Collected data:
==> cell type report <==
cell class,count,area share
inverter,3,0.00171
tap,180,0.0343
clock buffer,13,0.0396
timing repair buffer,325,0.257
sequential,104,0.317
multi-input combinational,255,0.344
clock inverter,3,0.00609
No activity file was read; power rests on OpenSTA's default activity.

- What the task asks -
Nothing but the lines from the one holding "tap,180,0.0343" to the end of the entries should be output, each exactly as it appears.

- Expected answer -
tap,180,0.0343
clock buffer,13,0.0396
timing repair buffer,325,0.257
sequential,104,0.317
multi-input combinational,255,0.344
clock inverter,3,0.00609
No activity file was read; power rests on OpenSTA's default activity.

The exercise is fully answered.